INFORMATION SUPPLIED: Begin

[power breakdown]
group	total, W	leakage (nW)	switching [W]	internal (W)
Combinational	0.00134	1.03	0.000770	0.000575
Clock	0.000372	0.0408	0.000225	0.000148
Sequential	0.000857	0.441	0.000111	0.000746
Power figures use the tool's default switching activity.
$ cat src/rtl/axis_dnsz_pkg.sv
// Shared types and helpers for the AXI4-Stream N:1 width down-converter.
package axis_dnsz_pkg;

   localparam int unsigned MaxRatio = 64;
   localparam int unsigned MaxIdxW  = 6;

   typedef logic [MaxIdxW-1:0] sub_idx_t;

   function automatic int unsigned idx_width(input int unsigned ratio);
      return (ratio <= 2) ? 1 : $clog2(ratio);
   endfunction

   function automatic logic is_single_bit(input logic [MaxRatio-1:0] v);
      return (v != '0) && ((v & (v - {{(MaxRatio-1){1'b0}}, 1'b1})) == '0);
   endfunction

endpackage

INFORMATION SUPPLIED: End

» **WORK ITEM**
Write all the entries again precisely as they were given.

» **RESPONSE AREA**
[power breakdown]
group	total, W	leakage (nW)	switching [W]	internal (W)
Combinational	0.00134	1.03	0.000770	0.000575
Clock	0.000372	0.0408	0.000225	0.000148
Sequential	0.000857	0.441	0.000111	0.000746
Power figures use the tool's default switching activity.
$ cat src/rtl/axis_dnsz_pkg.sv
// Shared types and helpers for the AXI4-Stream N:1 width down-converter.
package axis_dnsz_pkg;

   localparam int unsigned MaxRatio = 64;
   localparam int unsigned MaxIdxW  = 6;

   typedef logic [MaxIdxW-1:0] sub_idx_t;

   function automatic int unsigned idx_width(input int unsigned ratio);
      return (ratio <= 2) ? 1 : $clog2(ratio);
   endfunction

   function automatic logic is_single_bit(input logic [MaxRatio-1:0] v);
      return (v != '0) && ((v & (v - {{(MaxRatio-1){1'b0}}, 1'b1})) == '0);
   endfunction

endpackage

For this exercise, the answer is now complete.